Partikelobjekte

5) Partikelsysteme und Rechenzeit (Beams)

Schöne Effekte sind meist nicht umsonst zu bekommen. Sie wirken sich oft in längerer Rechenzeit aus. Dies mag besonders auf das Partikelsystem zutreffen, denn bei diesen ist es oft möglich, daß viele tausend oder gar 10000 Partikel erzeugt werden.

Dabei spielt in Wirklichkeit die Anzahl der Partikel nicht die entscheidende Rolle bei der Rechenzeit, sondern der Radius der Teilchen.

Sie können ein Partikelsystem mit 100000 Teilchen erzeugen und allen Teilchen den Radius 0 geben. Abgesehen von der längeren Ladezeit der Szene haben die Partikel sonst keinen Einfluß. Je größer der Radius der Teilchen ist, desto mehr Strahlen von Beams sind zu berücksichtigen, was zum Anwachsen der Rechenzeit führt.

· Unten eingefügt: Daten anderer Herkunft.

===== src/design/plbl_pkg.sv =====
// Package with the shared types, constants and helpers of the path minimum lifting unit.
`timescale 1ns / 1ps

package plbl_pkg;

  localparam int MAX_NODES = 1024;
  localparam int LEVELS    = 10;

  // Field widths of the transactions.
  localparam int IDX_W    = 10;
  localparam int WEIGHT_W = 32;

  // Internal widths derived from the table size.
  localparam int NODE_W    = $clog2(MAX_NODES);
  localparam int CNT_W     = $clog2(MAX_NODES + 1);
  localparam int ROW_DEPTH = MAX_NODES * LEVELS;
  localparam int ROW_AW    = $clog2(ROW_DEPTH);
  localparam int ROW_W     = NODE_W + WEIGHT_W;
  localparam int KW        = $clog2(LEVELS + 1);
  localparam int LW        = ((LEVELS > NODE_W) ? LEVELS : NODE_W) + 1;

  localparam logic KIND_QUERY = 1'b1;

  localparam logic [WEIGHT_W-1:0] ALL_ONES = '1;

  typedef struct packed {
    logic                kind;
    logic [IDX_W-1:0]    parent_node;
    logic [WEIGHT_W-1:0] edge_weight;
    logic [IDX_W-1:0]    end_a;
    logic [IDX_W-1:0]    end_b;
  } in_item_t;

  typedef struct packed {
    logic [WEIGHT_W-1:0] min_weight;
    logic [IDX_W-1:0]    meeting_node;
    logic                status;
  } out_item_t;

  typedef enum logic [3:0] {
    ST_IDLE,
    ST_AP_START,
    ST_AP_DEPW,
    ST_AP_RD,
    ST_AP_WB,
    ST_AP_DONE,
    ST_Q_START,
    ST_Q_DEP,
    ST_L_RD,
    ST_L_WB,
    ST_Q_EQ,
    ST_C_RD,
    ST_C_WB,
    ST_F_RD,
    ST_F_WB,
    ST_Q_OUT
  } state_t;

  // Status from the datapath to the sequencer.
  typedef struct packed {
    logic start;
    logic kind;
    logic app_bad;
    logic q_bad;
    logic k_zero;
    logic k_last;
    logic k_full;
    logic ab_eq;
  } stat_t;

  // Step strobes from the sequencer to the datapath.
  typedef struct packed {
    logic busy;
    logic out_valid;
    logic ld_in;
    logic ap_start;
    logic ap_depw;
    logic ap_rd;
    logic ap_wb;
    logic ap_done;
    logic q_start;
    logic q_dep;
    logic l_rd;
    logic l_wb;
    logic q_eq;
    logic c_rd;
    logic c_wb;
    logic f_rd;
    logic f_wb;
  } ctrl_t;

  // Address of one entry of the lifting table: row of the node, column of the level.
  function automatic logic [ROW_AW-1:0] row_addr(input logic [NODE_W-1:0] node,
                                                 input logic [KW-1:0] lvl);
    logic [ROW_AW-1:0] base;
    base = ROW_AW'(node) * ROW_AW'(LEVELS);
    return base + ROW_AW'(lvl);
  endfunction

endpackage


===== src/design/plbl_ctrl.sv =====
// Sequencer that steps the shared table walk through appends and queries.
`timescale 1ns / 1ps

module plbl_ctrl (
  input  logic            clk,
  input  logic            rst_n,
  input  plbl_pkg::stat_t stat,
  output plbl_pkg::ctrl_t ctrl
);

  plbl_pkg::state_t state_r;
  plbl_pkg::state_t state_nxt;

  always_ff @(posedge clk) begin
    if (!rst_n) begin
      state_r <= plbl_pkg::ST_IDLE;
    end else begin
      state_r <= state_nxt;
    end
  end

  always_comb begin
    state_nxt = state_r;
    unique case (state_r)
      plbl_pkg::ST_IDLE: begin
        if (stat.start) begin
          if (stat.kind == plbl_pkg::KIND_QUERY) begin
            state_nxt = plbl_pkg::ST_Q_START;
          end else if (!stat.app_bad) begin
            state_nxt = plbl_pkg::ST_AP_START;
          end
        end
      end
      plbl_pkg::ST_AP_START: state_nxt = plbl_pkg::ST_AP_DEPW;
      plbl_pkg::ST_AP_DEPW: begin
        state_nxt = stat.k_full ? plbl_pkg::ST_AP_DONE : plbl_pkg::ST_AP_RD;
      end
      plbl_pkg::ST_AP_RD:   state_nxt = plbl_pkg::ST_AP_WB;
      plbl_pkg::ST_AP_WB: begin
        state_nxt = stat.k_last ? plbl_pkg::ST_AP_DONE : plbl_pkg::ST_AP_RD;
      end
      plbl_pkg::ST_AP_DONE: state_nxt = plbl_pkg::ST_IDLE;
      plbl_pkg::ST_Q_START: begin
        state_nxt = stat.q_bad ? plbl_pkg::ST_Q_OUT : plbl_pkg::ST_Q_DEP;
      end
      plbl_pkg::ST_Q_DEP:   state_nxt = plbl_pkg::ST_L_RD;
      plbl_pkg::ST_L_RD:    state_nxt = plbl_pkg::ST_L_WB;
      plbl_pkg::ST_L_WB: begin
        state_nxt = stat.k_zero ? plbl_pkg::ST_Q_EQ : plbl_pkg::ST_L_RD;
      end
      plbl_pkg::ST_Q_EQ: begin
        state_nxt = stat.ab_eq ? plbl_pkg::ST_Q_OUT : plbl_pkg::ST_C_RD;
      end
      plbl_pkg::ST_C_RD:    state_nxt = plbl_pkg::ST_C_WB;
      plbl_pkg::ST_C_WB: begin
        state_nxt = stat.k_zero ? plbl_pkg::ST_F_RD : plbl_pkg::ST_C_RD;
      end
      plbl_pkg::ST_F_RD:    state_nxt = plbl_pkg::ST_F_WB;
      plbl_pkg::ST_F_WB:    state_nxt = plbl_pkg::ST_Q_OUT;
      plbl_pkg::ST_Q_OUT:   state_nxt = plbl_pkg::ST_IDLE;
      default:              state_nxt = plbl_pkg::ST_IDLE;
    endcase
  end

  always_comb begin
    ctrl      = '0;
    ctrl.busy = (state_r != plbl_pkg::ST_IDLE);
    unique case (state_r)
      plbl_pkg::ST_IDLE:     ctrl.ld_in     = stat.start;
      plbl_pkg::ST_AP_START: ctrl.ap_start  = 1'b1;
      plbl_pkg::ST_AP_DEPW:  ctrl.ap_depw   = 1'b1;
      plbl_pkg::ST_AP_RD:    ctrl.ap_rd     = 1'b1;
      plbl_pkg::ST_AP_WB:    ctrl.ap_wb     = 1'b1;
      plbl_pkg::ST_AP_DONE:  ctrl.ap_done   = 1'b1;
      plbl_pkg::ST_Q_START:  ctrl.q_start   = 1'b1;
      plbl_pkg::ST_Q_DEP:    ctrl.q_dep     = 1'b1;
      plbl_pkg::ST_L_RD:     ctrl.l_rd      = 1'b1;
      plbl_pkg::ST_L_WB:     ctrl.l_wb      = 1'b1;
      plbl_pkg::ST_Q_EQ:     ctrl.q_eq      = 1'b1;
      plbl_pkg::ST_C_RD:     ctrl.c_rd      = 1'b1;
      plbl_pkg::ST_C_WB:     ctrl.c_wb      = 1'b1;
      plbl_pkg::ST_F_RD:     ctrl.f_rd      = 1'b1;
      plbl_pkg::ST_F_WB:     ctrl.f_wb      = 1'b1;
      plbl_pkg::ST_Q_OUT:    ctrl.out_valid = 1'b1;
      default:               ctrl.busy      = 1'b1;
    endcase
  end

endmodule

Zusammen mit dem Radius der Teilchen spielt noch die Dichte ein entscheidende Rolle. Wie dicht die Teilchen in einem Raumbereich zusammen im Vergleich zu ihrem Radius liegen.

Wenn in einem Würfel mit der Seitenlänge 1 10000 Teilchen mit Radius 1 liegen, so muß ein Strahl alle 10000 Partikel berücksichtigen, was natürlich dauert.

Überall dort, wo in der Szene viele Objekte beisammen liegen (seien es Dreiecke, Kugeln oder Partikel), versucht Beams (unter Verwendung von Grid) den Raum feiner aufzuteilen. Sind aber die Teile selbst zu groß (z.B. lange dünne Dreiecke) oder Partikel mit zu großen Radien, so kann da der Raum nicht mehr feiner aufgeteilt werden und Beams muß wohl oder übel alle Teile berücksichtigen. Dies kostet Rechenzeit.

Also empfiehlt es sich an den Stellen, an denen sich Partikel mit großen Radius überlappen sollen, zu prüfen, ob man nicht mit weniger Partikel auskommt.